Phospholipids are synthesized via the Kennedy pathway: glycerol-3-phosphate is acylated to form phosphatidic acid, then dephosphorylated to diacylglycerol (DAG). DAG is used to synthesize phosphatidylcholine and phosphatidylethanolamine. Remodeling enzymes alter fatty acid composition post-synthesis, generating diverse molecular species.
You already understand how fatty acids are synthesized — long hydrocarbon chains built two carbons at a time by fatty acid synthase. And you know from cell membrane structure that phospholipids are the primary building blocks of biological membranes, with their characteristic two fatty acid tails and a polar head group. The question now is: how does the cell actually assemble these components into a finished phospholipid? The answer is the Kennedy pathway, named after Eugene Kennedy, who worked it out in the 1950s.

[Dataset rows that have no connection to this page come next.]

[config.mk]
export PLATFORM = sky130hd
export DESIGN_NAME = latch_wr_arbiter_flat
export DESIGN_NICKNAME = d
export VERILOG_FILES = /design/src/rtl/latch_wr_arb_pkg.sv /design/src/rtl/latch_wr_arbiter_if.sv /design/src/rtl/latch_wr_arbiter_rr_arbiter.sv /design/src/rtl/latch_wr_arbiter.sv /design/src/flat_wrapper.sv
export SDC_FILE = /design/constraint.sdc
export NUM_CORES = 1
export LEC_CHECK = 0
export ABC_AREA = 1
export CELL_PAD_IN_SITES_DETAIL_PLACEMENT = 2
export CELL_PAD_IN_SITES_GLOBAL_PLACEMENT = 2
export CORE_AREA = 2 2 87 130
export CTS_CLUSTER_SIZE = 8
export DETAILED_ROUTE_END_ITERATION = 7
export DIE_AREA = 0 0 89 132
export PLACE_DENSITY = 0.94
export SETUP_SLACK_MARGIN = 0.02
export SYNTH_ARGS = -nofsm -noshare
export SYNTH_HDL_FRONTEND = slang
export SYNTH_HIERARCHICAL = 1
export SYNTH_SLANG_ARGS = --single-unit
[constraint.sdc]
create_clock -name clk -period 2.88 [get_ports clk]
set_clock_uncertainty 0.05 [all_clocks]
set_input_delay 0.288 -clock clk [delete_from_list [all_inputs] [get_ports clk]]
set_output_delay 0.288 -clock clk [all_outputs]
set_load 0.02 [all_outputs]
[src/rtl/latch_wr_arb_pkg.sv]
// latch_wr_arb_pkg: shared types and defaults for the latch write arbiter.
// Contents: FSM state encoding, default parameter values, and the width
// function for the SETUP/PULSE/HOLD phase down-counter.
package latch_wr_arb_pkg;

    typedef enum logic [1:0] {
        ST_IDLE  = 2'd0,
        ST_SETUP = 2'd1,
        ST_PULSE = 2'd2,
        ST_HOLD  = 2'd3
    } arb_state_e;

    localparam int DEF_NREQ      = 4;
    localparam int DEF_WIDTH     = 16;
    localparam int DEF_SETUP_CYC = 1;
    localparam int DEF_PULSE_CYC = 1;
    localparam int DEF_HOLD_CYC  = 1;

    // The counter is reloaded on every phase entry, so it only has to hold
    // the longest phase length minus one. The extra bit is kept as margin.
    function automatic int phase_cnt_width(input int setup_cyc, input int pulse_cyc,
                                           input int hold_cyc);
        int longest;
        longest = setup_cyc;
        if (pulse_cyc > longest) longest = pulse_cyc;
        if (hold_cyc > longest) longest = hold_cyc;
        return $clog2(longest) + 1;
    endfunction

endpackage

[src/rtl/latch_wr_arbiter_if.sv]
// latch_wr_arbiter_if: requester handshake plus latch-bank drive signals.
// Modports: master (requester side), slave (arbiter), bank (latch bank).
interface latch_wr_arbiter_if
    import latch_wr_arb_pkg::*;
#(
    parameter int NREQ  = DEF_NREQ,
    parameter int WIDTH = DEF_WIDTH
);
    logic [NREQ-1:0]       req;
    logic [NREQ*WIDTH-1:0] wdata;
    logic [NREQ-1:0]       done;
    logic [WIDTH-1:0]      latch_d;
    logic                  latch_wen;
    logic                  busy;

    modport master (
        output req,
        output wdata,
        input  done,
        input  busy
    );

    modport slave (
        input  req,
        input  wdata,
        output done,
        output latch_d,
        output latch_wen,
        output busy
    );

    modport bank (
        input latch_d,
        input latch_wen
    );

endinterface

[src/rtl/latch_wr_arbiter_rr_arbiter.sv]
// rr_arbiter: picks one requester, searching upward from ptr and wrapping.
// Build option LATCH_WR_ARB_FIXED_PRIO_EN: the search always starts at
// requester 0 (plain priority encoder, ptr ignored).
module rr_arbiter
    import latch_wr_arb_pkg::*;
#(
    parameter int NREQ  = DEF_NREQ,
    parameter int IDX_W = $clog2(NREQ)
) (
    input  logic [NREQ-1:0]  req,
    input  logic [IDX_W-1:0] ptr,
    output logic [NREQ-1:0]  grant,
    output logic [IDX_W-1:0] winner
);

    int               start;
    logic [IDX_W-1:0] cand;
    logic             found;

    // first requester at or after the start index wins
    always_comb begin
        grant  = '0;
        winner = '0;
        found  = 1'b0;
        cand   = '0;
`ifdef LATCH_WR_ARB_FIXED_PRIO_EN
        start  = 0;
`else
        start  = int'(ptr);
`endif
        for (int i = 0; i < NREQ; i++) begin
            cand = IDX_W'((start + i) % NREQ);
            if (!found && req[cand]) begin
                found  = 1'b1;
                winner = cand;
            end
        end
        if (found) grant[winner] = 1'b1;
    end

endmodule

[src/rtl/latch_wr_arbiter.sv]
// latch_wr_arbiter: shares one gated-latch bank among NREQ requesters and
// runs each write as SETUP -> PULSE -> HOLD on the registered latch enable.
// Build option LATCH_WR_ARB_FIXED_PRIO_EN: fixed priority (lowest index
// wins, no round-robin pointer). Default build is round-robin.
//
// state | meaning
// IDLE  | no write in flight; arbitrate, capture winner data into latch_d
// SETUP | latch_d stable, latch_wen low
// PULSE | latch_wen high, latches transparent
// HOLD  | latch_wen low, latch_d held; done pulses in the last HOLD cycle
module latch_wr_arbiter
    import latch_wr_arb_pkg::*;
#(
    parameter int NREQ      = DEF_NREQ,
    parameter int WIDTH     = DEF_WIDTH,
    parameter int SETUP_CYC = DEF_SETUP_CYC,
    parameter int PULSE_CYC = DEF_PULSE_CYC,
    parameter int HOLD_CYC  = DEF_HOLD_CYC
) (
    input logic               clk,
    input logic               rst_n,
    latch_wr_arbiter_if.slave bus
);

    localparam int IDX_W = $clog2(NREQ);
    localparam int CNT_W = phase_cnt_width(SETUP_CYC, PULSE_CYC, HOLD_CYC);
    localparam logic [CNT_W-1:0] SETUP_LOAD = CNT_W'(SETUP_CYC - 1);
    localparam logic [CNT_W-1:0] PULSE_LOAD = CNT_W'(PULSE_CYC - 1);
    localparam logic [CNT_W-1:0] HOLD_LOAD  = CNT_W'(HOLD_CYC - 1);
    localparam logic [CNT_W-1:0] CNT_ONE    = CNT_W'(1);

    arb_state_e       state;
    logic [CNT_W-1:0] cnt;
    logic [NREQ-1:0]  win_oh;
    logic [WIDTH-1:0] latch_d_q;
    logic             latch_wen_q;
    logic             busy_q;
    logic [NREQ-1:0]  done_q;
    logic [NREQ-1:0]  arb_grant;
    logic [IDX_W-1:0] arb_idx;
    logic [IDX_W-1:0] rr_ptr;
    logic             start_wr;

    assign start_wr = (state == ST_IDLE) && (|bus.req);

    rr_arbiter #(
        .NREQ  (NREQ),
        .IDX_W (IDX_W)
    ) u_arb (
        .req    (bus.req),
        .ptr    (rr_ptr),
        .grant  (arb_grant),
        .winner (arb_idx)
    );

`ifdef LATCH_WR_ARB_FIXED_PRIO_EN
    assign rr_ptr = '0;
`else
    // after each grant, priority moves to the requester after the winner
    always_ff @(posedge clk) begin
        if (!rst_n) begin
            rr_ptr <= '0;
        end else if (start_wr) begin
            rr_ptr <= (arb_idx == IDX_W'(NREQ - 1)) ? '0 : arb_idx + 1'b1;
        end
    end
`endif

    // write sequencer: phase down-counter with terminal count at zero
    always_ff @(posedge clk) begin
        if (!rst_n) begin
            state       <= ST_IDLE;
            cnt         <= '0;
            win_oh      <= '0;
            latch_d_q   <= '0;
            latch_wen_q <= 1'b0;
            busy_q      <= 1'b0;
            done_q      <= '0;
        end else begin
            done_q <= '0;
            case (state)
                ST_IDLE: begin
                    if (start_wr) begin
                        state     <= ST_SETUP;
                        cnt       <= SETUP_LOAD;
                        win_oh    <= arb_grant;
                        latch_d_q <= bus.wdata[int'(arb_idx)*WIDTH +: WIDTH];
                        busy_q    <= 1'b1;
                    end
                end
                ST_SETUP: begin
                    if (cnt == '0) begin
                        state       <= ST_PULSE;
                        cnt         <= PULSE_LOAD;
                        latch_wen_q <= 1'b1;
                    end else begin
                        cnt <= cnt - 1'b1;
                    end
                end
                ST_PULSE: begin
                    if (cnt == '0) begin
                        state       <= ST_HOLD;
                        cnt         <= HOLD_LOAD;
                        latch_wen_q <= 1'b0;
                        // a one-cycle HOLD is also the last HOLD cycle
                        if (HOLD_CYC == 1) done_q <= win_oh;
                    end else begin
                        cnt <= cnt - 1'b1;
                    end
                end
                ST_HOLD: begin
                    if (cnt == '0) begin
                        state  <= ST_IDLE;
                        busy_q <= 1'b0;
                    end else begin
                        cnt <= cnt - 1'b1;
                        if (cnt == CNT_ONE) done_q <= win_oh;
                    end
                end
                default: begin
                    state       <= ST_IDLE;
                    latch_wen_q <= 1'b0;
                    busy_q      <= 1'b0;
                end
            endcase
        end
    end

    assign bus.latch_d   = latch_d_q;
    assign bus.latch_wen = latch_wen_q;
    assign bus.busy      = busy_q;
    assign bus.done      = done_q;

endmodule

[src/flat_wrapper.sv]
// flat-port wrapper written by rule: the top's interface ports become plain ports
module latch_wr_arbiter_flat import latch_wr_arb_pkg::*;
#(
    parameter int NREQ      = DEF_NREQ,
    parameter int WIDTH     = DEF_WIDTH,
    parameter int SETUP_CYC = DEF_SETUP_CYC,
    parameter int PULSE_CYC = DEF_PULSE_CYC,
    parameter int HOLD_CYC  = DEF_HOLD_CYC
)
  (clk, rst_n, bus_req, bus_wdata, bus_done, bus_latch_d, bus_latch_wen, bus_busy);
  latch_wr_arbiter_if #(.NREQ(NREQ), .WIDTH(WIDTH)) bus_i ();
  input logic clk;
  input logic rst_n;
  input wire logic [$bits(bus_i.req)-1:0] bus_req;
  input wire logic [$bits(bus_i.wdata)-1:0] bus_wdata;
  output wire logic [$bits(bus_i.done)-1:0] bus_done;
  output wire logic [$bits(bus_i.latch_d)-1:0] bus_latch_d;
  output wire logic [$bits(bus_i.latch_wen)-1:0] bus_latch_wen;
  output wire logic [$bits(bus_i.busy)-1:0] bus_busy;
  assign bus_i.req = bus_req;
  assign bus_i.wdata = bus_wdata;
  assign bus_done = bus_i.done;
  assign bus_latch_d = bus_i.latch_d;
  assign bus_latch_wen = bus_i.latch_wen;
  assign bus_busy = bus_i.busy;
  latch_wr_arbiter #(.NREQ(NREQ), .WIDTH(WIDTH), .SETUP_CYC(SETUP_CYC), .PULSE_CYC(PULSE_CYC), .HOLD_CYC(HOLD_CYC)) u_core (.clk(clk), .rst_n(rst_n), .bus(bus_i));
endmodule
=== Word level (Yosys, flattened, before mapping) ===
Cells that the tools add are included.

* Register bits: 31
* Bits in latches: 0
* Bits in writable memories: 0
* Memory bits (read-only): 0
* Word-level logic and storage cells: 81
* Memories: 0

* Add/subtract/negate cells: 5
* Multiply operators: 0
* Div/mod/pow operators: 0
* Magnitude comparators: 6
* Equality and inequality tests: 8
* Shifts and indexed selects: 1
* Multiplexer cells: 36
* Bitwise operators: 0
* Reductions and logical operators: 17

{| class="wikitable"
|+ Operators by type and width
! operator !! count
|-
| variable part select 64 x 7 -> 16 bit || 1
|-
| 2-to-1 mux 2 bit || 9
|-
| less-than comparator 2 x 3 -> 1 bit, second input constant || 5
|-
| 2-to-1 mux 1 bit || 14
|-
| 2-to-1 mux 4 bit || 3
|-
| binary-select mux 1 bit (select 2 bit) || 4
|-
| one-hot mux 2 bit (4 select lines) || 1
|-
| one-hot mux 4 bit (2 select lines) || 1
|-
| == test 2 bit, second input constant || 3
|-
| inequality test 2 bit, second input constant || 3
|-
| one-hot mux 1 bit (2 select lines) || 3
|-
| AND reduction 3 bit || 2
|-
| logical AND 1 bit || 5
|-
| adder 2 x 1 -> 2 bit, second input constant || 2
|-
| adder 2 bit, second input constant || 2
|-
| AND reduction 4 bit || 1
|-
| nonzero test 2 bit || 2
|-
| OR reduction 4 bit || 1
|-
| logical NOT 1 bit || 3
|-
| OR reduction 3 bit || 1
|-
| demux 1 bit (select 2 bit) || 1
|-
| == test 2 x 1 -> 1 bit, second input constant || 1
|-
| >= comparator 2 x 1 -> 1 bit, second input constant || 1
|-
| logical NOT 2 bit || 1
|-
| other kinds (3) || 3
|}

=== Logic depth before layout (Yosys ltp) ===
* Depth in word-level cells: 17
* Depth in mapped cells: 18
* Mapped depth without buffers: 16

=== Hierarchy ===
Netlist, hierarchy kept.

{| class="wikitable"
|+ Modules (own cells, without submodules)
! module !! instances !! cells each !! area each (µm²) !! sequential area each (µm²)
|-
| latch_wr_arbiter || 1 || 360 || 2,049.5 || 600.6
|-
| rr_arbiter || 1 || 67 || 331.6 || 0.0
|}

=== Least setup slack after synthesis ===
OpenSTA, ideal clock, no wires.

* Path kind: register to register
* Start point: reg u_core.rr_ptr[0]
* End point: reg u_core.latch_d_q[0], in the netlist u_core/bus.latch_d[0]
* Library setup time: 0.111 ns
* Arrival time: 1.725 ns
* Required time: 2.719 ns
* Slack: 0.993 ns
* Cell stages (with the launch flop): 19
* Buffers on the path: 3
* Clock period less this slack: 1.887 ns
* Cells stage by stage: dfxtp_1 > buf_6 > nand2_1 > nand2_2 > nand2_1 > nand2_1 > nor2_1 > nor2_2 > nand2_1 > nand2_2 > inv_1 > buf_2 > inv_2 > buf_2 > nand2_1 > nand3_1 > nand2_1 > nor2_1 > nor2_1

* Cells in the longest elaborated chain, start to end: 13
* Elaborated cells on any way between the ends: 25
* Those cells by class: 3 x add/sub; 1 x shift; 15 x mux; 6 x reduce/logical

{| class="wikitable"
|+ Ends and longest elaborated chain
! what !! line !! source
|-
| start, declared || latch_wr_arbiter.sv:41 || <nowiki>logic [IDX_W-1:0] rr_ptr;</nowiki>
|-
| start signal, assigned || latch_wr_arbiter.sv:64 || <nowiki>rr_ptr <= (arb_idx == IDX_W'(NREQ - 1)) ? '0 : arb_idx + 1'b1;</nowiki>
|-
| branches (longest 11 deep; another with adder 2 x 1 -> 2 bit) || - ||
|-
| 2-to-1 mux 2 bit * || latch_wr_arbiter_rr_arbiter.sv:33 || <nowiki>if (!found && req[cand]) begin</nowiki>
|-
| named net u_core.arb_idx[0] || latch_wr_arbiter.sv:40 || <nowiki>logic [IDX_W-1:0] arb_idx;</nowiki>
|-
| variable part select 64 x 7 -> 16 bit * || latch_wr_arbiter.sv:87 || <nowiki>latch_d_q <= bus.wdata[int'(arb_idx)*WIDTH +: WIDTH];</nowiki>
|-
| end signal, assigned || latch_wr_arbiter.sv:87 ||
|-
| end, declared || latch_wr_arbiter.sv:35 || <nowiki>logic [WIDTH-1:0] latch_d_q;</nowiki>
|}

Mark *: on every way through the listed nets, which the timed path passes. The select of a mux whose other input is x is not followed.
A chain may end at the register's enable or synchronous reset.

=== Worst setup path after layout ===
* Start point: reg u_core.rr_ptr[1]
* End point: reg u_core.latch_d_q[6], in the netlist u_core/bus.latch_d[6]

The elaborated chain is that of the path after synthesis.

==> impl_metrics.yaml <==
run_status:
  status: "finished, final reports clean"
synth:
  synth_edf_count: 0
  yosysWarnings: 6
  muxShareOfSynthArea_pct: 0
  synth_xor_area_share_pct: 0
  synthArstFlopShare_pct: 0
  synth_ff_type: "dfxtp_1"
  netlist_area_um2: 2380
  ys_types: 25
  synth-compound-area-share_pct: 3.00
  synth-simple-area-share_pct: 48.6
  synth.avg_cell_area_um2: 5.58
  ys_seq_elements: 30
  synth_top_family_by_area: "simple AND/OR/NAND/NOR gates"
  synthAdderAreaFrac_pct: 2.63
  ys_seq_area_share_pct: 25.2
  netlist_instances: 427
  synth.net_count: 502
sta:
  report.final.slew_viol_count: 0
  setup_violations: 0
  worst_slew_margin_rel_pct: 64.2
  fmax_mhz: 411
  tns_ns: 0
  fin_crit_sh_pct: 84.6
  hold_violations: 0
  fin_crit_ns: 2.44
  rsz0062_at_grt: "no"
  worst_pin_slew_ns: 0.537
  holdWs_ns: 0.399
cts:
  cts_buffers: 5
  clk_pin_slew_ns: 0.05
  cts_hold_repair.buffers: 0
  cts_setup_buffers: 0
  cts_tree: "built"
  cts_resized: 0
  insertion_delay_ns: 0.27
  cts.sink_count: 30
  cts_max_level: 2
  ctsLongestPathBuffers: 2
  cts-root-buf: "clkbuf_16"
route:
  via_count: 2802
  wire_per_inst_um: 13.7
  drc_errors: 0
  wl_um: 8970
  dr.pass1.iters: 4
  final_antenna_net_count: 0
  first_iter_violations: 86
  via_per_inst: 4.26
worst_setup_path:
  end_kind: "flip-flop"
  r2r_setup_slack_ns: 0.44
  crit_arrival_ns: 2.56
  cp_max_fo: 32
  critPathLaunchType: "flip-flop"
  regToRegEndpoint: "u_core/bus.latch_d[6]"
  required_ns: 3.00
  r2r_start: "u_core/rr_ptr[1]"
  worst-setup-path-type: "reg2reg"
  r2r_cells: 14
pwr:
  power_density_nw_per_um2: 1040
  leakage_nw: 1.86
  peakVddDrop_mv: 0.325
hold_path:
  hold_path.class: "reg2reg"
  hold_end: "u_core/bus.done[3]"
  hold_depth: 2
  min_from: "u_core/win_oh[3]"
grt:
  grt-ovfl-total: 0
  grt_pass1_wl_um: 15000
  grt_antenna_before_repair: 0
  grt_max_degree: 38
  grt_pass1_vias: 3216
  grt_util_all_layers_pct: 16.2
die:
  die-height_um: 132
  die_area_um2: 11700
  die_w_um: 89
  placementRows: 46
  core_um2: 10600
  initial_core_util_pct: 22.5
  io_pins: 92
placement:
  portBuffers: 91
  place_inst: 649
  place_congestion: 0.828
  place_hpwl_um: 7210
job:
  cap_viol_max_count: 0
layout:
  fin_nets: 587
  synthToLayoutAreaGrowth_pct: 48.9
  stdcell_count: 657
  fin_util_pct: 33.5
  antenna_cells: 0
  final_layout_size_suffix_gt1_share_pct: 8.19
[cells in the mapped netlist (2+ instances only)]
cell type    n  area share [%]
nand2_1    150              24
inv_1       92              15
nor2_1      44             6.9
nand3_1     43             9.0
dfxtp_1     30              25
nand2_2     15             3.9
a21oi_1     11             2.3
buf_2       10             2.1
ha_1         5             2.6
inv_2        4            0.63
buf_6        3             1.4
nor2_2       3            0.79
nand2_4      2            0.95
nand3_2      2            0.84
nand4_1      2            0.53
o21ai_0      2            0.42
[how the worst max path moves through the flow]
stage	from	to
after floorplan	u_core/rr_ptr[0]	u_core/bus.latch_d[0]
after global placement	bus_req[1]	u_core/bus.latch_d[5]
after detailed placement	bus_req[0]	u_core/bus.latch_d[5]
after CTS	u_core/rr_ptr[0]	u_core/bus.latch_d[13]
after global routing	u_core/rr_ptr[1]	u_core/bus.latch_d[5]
final	u_core/rr_ptr[1]	u_core/bus.latch_d[6]
[report_power, final]
group          internal [W]  switching (W)  total (W)  leakage [nW]
clock              0.000404       0.000186   0.000590        0.0836
combinational      0.000875        0.00154    0.00242          1.53
sequential         0.000561       0.000119   0.000680         0.248
total               0.00184        0.00185    0.00369          1.86
[final cells by class]
class                           count  area, um^2
Inverter                           96         363
Timing Repair Buffer               95         945
Tap cell                          144         180
Fill cell                        1339        7050
Clock buffer                        5         125
Multi-Input combinational cell    284        1290
Clock inverter                      3        40.0
Sequential cell                    30         602
[kinds of logic after synthesis]
group	after synthesis
AND/OR/NAND/NOR	265
buffers and inverters	113
flip-flops	30
AO/OA/AOI/OAI	14
adder cells (fa/ha/maj)	5
[per-stage QoR]
stage / total power, W / cell area, um^2 / worst slack [ns]
floorplan: 0.00242 / 2380 / 0.993
global placement: 0.00290 / 3370 / 0.388
detailed placement: 0.00310 / 3370 / 0.176
CTS: 0.00375 / 3540 / 0.235
global route: 0.00408 / 3540 / 0.147
finish: 0.00369 / 3540 / 0.444
[per-layer routing]
| metal | up-vias | track usage [%] | routed length (um) |
|---|---|---|---|
| met4 | 0 | 4.31 | 143 |
| met1 | 1317 | 16.1 | 3290 |
| met5 | - | 0 | 0 |
| met3 | 10 | 1.75 | 227 |
| met2 | 68 | 33.3 | 5310 |
| li1 | 1407 | - | - |
[flip-flops by register name, summed over array words and instances (netlist names)]
| signal | flops |
|---|---|
| u_core/bus.done | 4 |
| u_core/rr_ptr | 2 |
| u_core/bus.latch_wen | 1 |
| u_core/state | 2 |
| u_core/win_oh | 4 |
| u_core/bus.busy | 1 |
| u_core/bus.latch_d | 16 |
[worst max-delay path, stage by stage (launching register included)]
cell and delay (ns):
dfxtp_1 0.49, inv_2 0.13, nand2_2 0.08, nand2_2 0.08, o21ai_0 0.27, nand3_1 0.13, nand2_1 0.11, nand2_2 0.09
inv_1 0.21, buf_6 0.28, nand2_1 0.10, nand3_1 0.08, nand2_1 0.07, nor2_1 0.10, nor2_1 0.05
[layout by cell type, fill, tap and decap left out]
master	instances
nand2_1	150
inv_1	92
clkdlybuf4s50_1	91
nor2_1	44
nand3_1	43
dfxtp_1	29
nand2_2	15
a21oi_1	11
clkbuf_16	5
ha_1	5
nor2_2	3
buf_4	3
inv_2	3
clkinv_2	2
nand2_4	2
nand4_1	2
o21ai_0	2
nand3_2	2
bufinv_16	1
nand2_8	1
inv_4	1
or2_2	1
buf_6	1
dfxtp_2	1
nor2_4	1
a31oi_1	1
nand3b_1	1
Power figures use the tool's default switching activity.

The pathway begins with glycerol-3-phosphate, which provides the backbone. This molecule is derived either from the glycolysis intermediate dihydroxyacetone phosphate (DHAP) or directly from glycerol via glycerol kinase. Two successive acylation reactions attach fatty acid chains — first at the sn-1 position, then at the sn-2 position — creating phosphatidic acid (PA). The fatty acids are donated as their activated CoA derivatives (the same acyl-CoA molecules you encountered in fatty acid metabolism). Typically, a saturated fatty acid goes to sn-1 and an unsaturated one to sn-2, though this is not absolute. Phosphatidic acid is the branch point: it can be dephosphorylated to diacylglycerol (DAG) or converted to CDP-diacylglycerol, each leading to different phospholipid classes.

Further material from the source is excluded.